Con le sue sparate l'ex leader ostacola i piani dei Dem e di Leu. Fioroni: niente revanscismi

Il boomerang di D'Alema: le porte del Pd si chiudono

Non è ancora rientrato nel Pd, ma la querida presencia del comandante Max D'Alema già fa sentire i suoi effetti sul partito guidato da Enrico Letta. Il segretario s'era inventato la piattaforma delle «agorà democratiche» proprio per permettere il ritorno al porto d'origine dei transfughi targati Leu e Articolo 1. Un'operazione lasciata passare dal partito, nonostante renziani e centristi dem non avessero troppo gradito, e il rientro della «Ditta» nel Pd era praticamente cosa fatta. Poi ecco che a Capodanno D'Alema si dedica alla didattica a distanza per spiegare agli allievi del Nazareno di quale grave malattia avevano sofferto, e alla diagnosi di «renzismo», il barchino dei transfughi con D'Alema improvvisatosi timoniere, manco fosse tornato su Ikarus, si è ritrovato insabbiato sulla via del ritorno a casa. Prima travolto dalle critiche dello stesso Renzi, poi da quelle dell'ala riformista del Pd e infine gelato anche da Letta, irritato per l'uscita sguaiata di Baffino e pronto a difendere pure gli anni a guida renziana del Partito democratico. Una mossa decisa e poco diplomatica, che ha stupito pure - piacevolmente - l'area moderata del partito. Così quel passo del gambero degli ex compagni verso la casa madre ha subito un'inaspettata battuta d'arresto, confermata dalle dichiarazioni del day after, con il Pd che si stringe intorno al segretario per aver «chiuso» con durezza il caso D'Alema e Articolo Uno che, come ricorda Arturo Scotto, temporeggia e rinvia la questione dello «sbarco» nel Pd alla primavera, quando finiranno le agorà. E quando, si spera, le acque saranno tornate calme. Adesso non lo sono ancora. Andrea Marcucci arriva a chiedere un congresso anticipato. E Beppe Fioroni avverte: «Se la logica delle Agorà fosse questa», ovvero un ritorno al passato, «la scommessa di Letta sarebbe inficiata dal revanscismo degli esuli».

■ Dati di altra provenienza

**config.mk**
```make
export PLATFORM = sky130hd
export DESIGN_NAME = vc_credit_tx_flat
export DESIGN_NICKNAME = d
export VERILOG_FILES = /design/src/rtl/vc_credit_tx_if.sv /design/src/rtl/vc_credit_tx.sv /design/src/flat_wrapper.sv
export SDC_FILE = /design/constraint.sdc
export NUM_CORES = 1
export LEC_CHECK = 0
export BUFFER_PORTS_ARGS = -buffer_cell sky130_fd_sc_hd__buf_4
export CAP_MARGIN = 0
export CORE_AREA = 2 2 269 271
export CTS_BUF_LIST = sky130_fd_sc_hd__clkbuf_8
export CTS_CLUSTER_DIAMETER = 120
export DETAILED_ROUTE_END_ITERATION = 6
export DIE_AREA = 0 0 271 273
export SYNTH_ARGS = -nofsm -noshare
export SYNTH_HDL_FRONTEND = slang
export SYNTH_SLANG_ARGS = --single-unit
```
**constraint.sdc**
```tcl
create_clock -name clk -period 4.4 [get_ports clk]
set_clock_uncertainty 0.1 [all_clocks]
set_input_delay 0.22 -clock clk [delete_from_list [all_inputs] [get_ports clk]]
set_output_delay 0.22 -clock clk [all_outputs]
set_load 0.02 [all_outputs]
```
**src/rtl/vc_credit_tx_if.sv**
```systemverilog
// Link-side bundle of the credit-based VC transmitter: local per-VC queues in,
// physical link and credit status out.
interface vc_credit_tx_if #(
    parameter int NUM_VC     = 4,
    parameter int FLIT_WIDTH = 128,
    parameter int CREDITS    = 32,
    parameter int VC_W       = $clog2(NUM_VC),
    parameter int CNT_W      = $clog2(CREDITS + 1)
);
    logic [NUM_VC-1:0]            in_valid;
    logic [NUM_VC*FLIT_WIDTH-1:0] in_data;
    logic [NUM_VC-1:0]            in_ready;
    logic                         link_valid;
    logic [VC_W-1:0]              link_vc;
    logic [FLIT_WIDTH-1:0]        link_data;
    logic [NUM_VC-1:0]            credit_in;
    logic [NUM_VC*CNT_W-1:0]      credit_cnt;
    logic                         credit_err;

    // Driver side: VC queues plus downstream credit returns
    modport master (
        output in_valid, in_data, credit_in,
        input  in_ready, link_valid, link_vc, link_data, credit_cnt, credit_err
    );

    // Transmitter side
    modport slave (
        input  in_valid, in_data, credit_in,
        output in_ready, link_valid, link_vc, link_data, credit_cnt, credit_err
    );
endinterface

```
**src/rtl/vc_credit_tx.sv**
```systemverilog
// Credit-based transmit end of a router link: per-VC credit counters, round-robin
// VC arbitration, one registered flit per cycle. Define VC_CREDIT_ERR_EN for a sticky overflow flag.
module vc_credit_tx #(
    parameter int NUM_VC     = 4,
    parameter int FLIT_WIDTH = 128,
    parameter int CREDITS    = 32,
    parameter int VC_W       = $clog2(NUM_VC),
    parameter int CNT_W      = $clog2(CREDITS + 1)
) (
    input logic           clk,
    input logic           rst_n,
    vc_credit_tx_if.slave bus_if
);

    localparam logic [CNT_W-1:0] CREDITS_C = CNT_W'(CREDITS);
    localparam logic [VC_W-1:0]  LAST_VC_C = VC_W'(NUM_VC - 1);

    logic [CNT_W-1:0]      cnt_q [NUM_VC];
    logic [CNT_W-1:0]      cnt_d [NUM_VC];
    logic [VC_W-1:0]       rr_q;
    logic [VC_W-1:0]       rr_d;
    logic                  link_valid_q;
    logic                  link_valid_d;
    logic [VC_W-1:0]       link_vc_q;
    logic [VC_W-1:0]       link_vc_d;
    logic [FLIT_WIDTH-1:0] link_data_q;
    logic [FLIT_WIDTH-1:0] link_data_d;

    logic [NUM_VC-1:0]     elig_s;
    logic [NUM_VC-1:0]     grant_s;
    logic [VC_W-1:0]       gnt_idx_s;
    logic                  gnt_any_s;

    // Eligibility: flit waiting and at least one credit left
    always_comb begin
        elig_s = '0;
        for (int i = 0; i < NUM_VC; i++) begin
            elig_s[i] = bus_if.in_valid[i] && (cnt_q[i] != '0);
        end
    end

    // Round-robin arbiter: first pass covers rr..NUM_VC-1, second pass wraps to 0..rr-1
    always_comb begin
        logic found;
        found     = 1'b0;
        grant_s   = '0;
        gnt_idx_s = '0;
        for (int i = 0; i < NUM_VC; i++) begin
            if (!found && elig_s[i] && (VC_W'(i) >= rr_q)) begin
                found      = 1'b1;
                grant_s[i] = 1'b1;
                gnt_idx_s  = VC_W'(i);
            end else begin
                found = found;
            end
        end
        for (int i = 0; i < NUM_VC; i++) begin
            if (!found && elig_s[i] && (VC_W'(i) < rr_q)) begin
                found      = 1'b1;
                grant_s[i] = 1'b1;
                gnt_idx_s  = VC_W'(i);
            end else begin
                found = found;
            end
        end
        // Grants are suppressed while reset is asserted so no queue pops a flit
        if (!rst_n) begin
            grant_s = '0;
        end else begin
            grant_s = grant_s;
        end
    end

    assign gnt_any_s = |grant_s;

    // Pointer advance and link register next-state
    always_comb begin
        rr_d         = rr_q;
        link_valid_d = 1'b0;
        link_vc_d    = link_vc_q;
        link_data_d  = link_data_q;
        if (gnt_any_s) begin
            rr_d        = (gnt_idx_s == LAST_VC_C) ? '0 : (gnt_idx_s + VC_W'(1));
            link_valid_d = 1'b1;
            link_vc_d    = gnt_idx_s;
            link_data_d  = '0;
            for (int i = 0; i < NUM_VC; i++) begin
                if (grant_s[i]) begin
                    link_data_d = link_data_d | bus_if.in_data[i*FLIT_WIDTH +: FLIT_WIDTH];
                end else begin
                    link_data_d = link_data_d;
                end
            end
        end else begin
            rr_d = rr_q;
        end
    end

    // Credit counters: send consumes, pulse returns, saturating at CREDITS
    always_comb begin
        for (int i = 0; i < NUM_VC; i++) begin
            cnt_d[i] = cnt_q[i];
            if (grant_s[i] && !bus_if.credit_in[i]) begin
                cnt_d[i] = cnt_q[i] - CNT_W'(1);
            end else if (bus_if.credit_in[i] && !grant_s[i] && (cnt_q[i] != CREDITS_C)) begin
                cnt_d[i] = cnt_q[i] + CNT_W'(1);
            end else begin
                cnt_d[i] = cnt_q[i];
            end
        end
    end

    // State registers with synchronous active-low reset
    always_ff @(posedge clk) begin
        if (!rst_n) begin
            for (int i = 0; i < NUM_VC; i++) begin
                cnt_q[i] <= CREDITS_C;
            end
            rr_q         <= '0;
            link_valid_q <= 1'b0;
            link_vc_q    <= '0;
            link_data_q  <= '0;
        end else begin
            for (int i = 0; i < NUM_VC; i++) begin
                cnt_q[i] <= cnt_d[i];
            end
            rr_q         <= rr_d;
            link_valid_q <= link_valid_d;
            link_vc_q    <= link_vc_d;
            link_data_q  <= link_data_d;
        end
    end

`ifdef VC_CREDIT_ERR_EN
    logic [NUM_VC-1:0] ovf_s;
    logic              err_q;
    logic              err_d;

    // Overflow: a credit returned to a VC that already holds every credit
    always_comb begin
        ovf_s = '0;
        for (int i = 0; i < NUM_VC; i++) begin
            ovf_s[i] = (cnt_q[i] == CREDITS_C) && bus_if.credit_in[i] && !grant_s[i];
        end
        err_d = err_q | (|ovf_s);
    end

    // Sticky error flag, cleared only by reset
    always_ff @(posedge clk) begin
        if (!rst_n) begin
            err_q <= 1'b0;
        end else begin
            err_q <= err_d;
        end
    end

    assign bus_if.credit_err = err_q;
`else
    assign bus_if.credit_err = 1'b0;
`endif

    assign bus_if.in_ready   = grant_s;
    assign bus_if.link_valid = link_valid_q;
    assign bus_if.link_vc    = link_vc_q;
    assign bus_if.link_data  = link_data_q;

    for (genvar g = 0; g < NUM_VC; g++) begin : g_cnt_out
        assign bus_if.credit_cnt[g*CNT_W +: CNT_W] = cnt_q[g];
    end

endmodule

```
**src/flat_wrapper.sv**
```systemverilog
// flat-port wrapper written by rule: the top's interface ports become plain ports
module vc_credit_tx_flat 
#(
    parameter int NUM_VC     = 4,
    parameter int FLIT_WIDTH = 128,
    parameter int CREDITS    = 32,
    parameter int VC_W       = $clog2(NUM_VC),
    parameter int CNT_W      = $clog2(CREDITS + 1)
)
  (clk, rst_n, bus_if_in_valid, bus_if_in_data, bus_if_credit_in, bus_if_in_ready, bus_if_link_valid, bus_if_link_vc, bus_if_link_data, bus_if_credit_cnt, bus_if_credit_err);
  vc_credit_tx_if #(.NUM_VC(NUM_VC), .FLIT_WIDTH(FLIT_WIDTH), .CREDITS(CREDITS), .VC_W(VC_W), .CNT_W(CNT_W)) bus_if_i ();
  input logic clk;
  input logic rst_n;
  input wire logic [$bits(bus_if_i.in_valid)-1:0] bus_if_in_valid;
  input wire logic [$bits(bus_if_i.in_data)-1:0] bus_if_in_data;
  input wire logic [$bits(bus_if_i.credit_in)-1:0] bus_if_credit_in;
  output wire logic [$bits(bus_if_i.in_ready)-1:0] bus_if_in_ready;
  output wire logic [$bits(bus_if_i.link_valid)-1:0] bus_if_link_valid;
  output wire logic [$bits(bus_if_i.link_vc)-1:0] bus_if_link_vc;
  output wire logic [$bits(bus_if_i.link_data)-1:0] bus_if_link_data;
  output wire logic [$bits(bus_if_i.credit_cnt)-1:0] bus_if_credit_cnt;
  output wire logic [$bits(bus_if_i.credit_err)-1:0] bus_if_credit_err;
  assign bus_if_i.in_valid = bus_if_in_valid;
  assign bus_if_i.in_data = bus_if_in_data;
  assign bus_if_i.credit_in = bus_if_credit_in;
  assign bus_if_in_ready = bus_if_i.in_ready;
  assign bus_if_link_valid = bus_if_i.link_valid;
  assign bus_if_link_vc = bus_if_i.link_vc;
  assign bus_if_link_data = bus_if_i.link_data;
  assign bus_if_credit_cnt = bus_if_i.credit_cnt;
  assign bus_if_credit_err = bus_if_i.credit_err;
  vc_credit_tx #(.NUM_VC(NUM_VC), .FLIT_WIDTH(FLIT_WIDTH), .CREDITS(CREDITS), .VC_W(VC_W), .CNT_W(CNT_W)) u_core (.clk(clk), .rst_n(rst_n), .bus_if(bus_if_i));
endmodule
```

Ma il buon D'Alema ha messo in moto un effetto anche nella delicata partita del Quirinale. Proprio mentre si profila un nuovo vertice, dopo quello di Natale, per stoppare le uscite in ordine sparso tra dem, pentastellati e sinistra, e mettere a punto un percorso comune sul dossier Colle tra Letta, Giuseppe Conte e Roberto Speranza, a complicare la quadra arriva la sparata di D'Alema, che ha criticato l'autocandidatura di Draghi bollandolo come mera espressione del «potere della grande finanza internazionale». Ma forse il «sabotaggio» dalemiano potrebbe avere come conseguenza un effetto opposto a quello desiderato da Baffino. E il suo astio verso il premier avrebbe in effetti già fatto compattare intorno al nome di Draghi un buon numero di grandi elettori progressisti nell'area centrista. Tra i riformisti del Pd ora si ironizza sulla capacità di D'Alema di orientare - ma al contrario - le elezioni del capo dello Stato: nel 2006, con la mancata convergenza sulla sua candidatura che portò al Quirinale Giorgio Napolitano; nel 2013, quando Baffino appoggiava Marini, battuto ancora dal secondo mandato di Napolitano; e infine nel 2015, con il supposto tentativo rivelato da Renzi anni dopo - di chiudere un accordo con il centrodestra sul nome di Giuliano Amato, che finì per innescare l'elezione di Sergio Mattarella. Ora i sostenitori dell'ipotesi Draghi sperano che l'intervento a gamba tesa di Baffino confermi la tendenza dell'ex premier a sbagliare candidato.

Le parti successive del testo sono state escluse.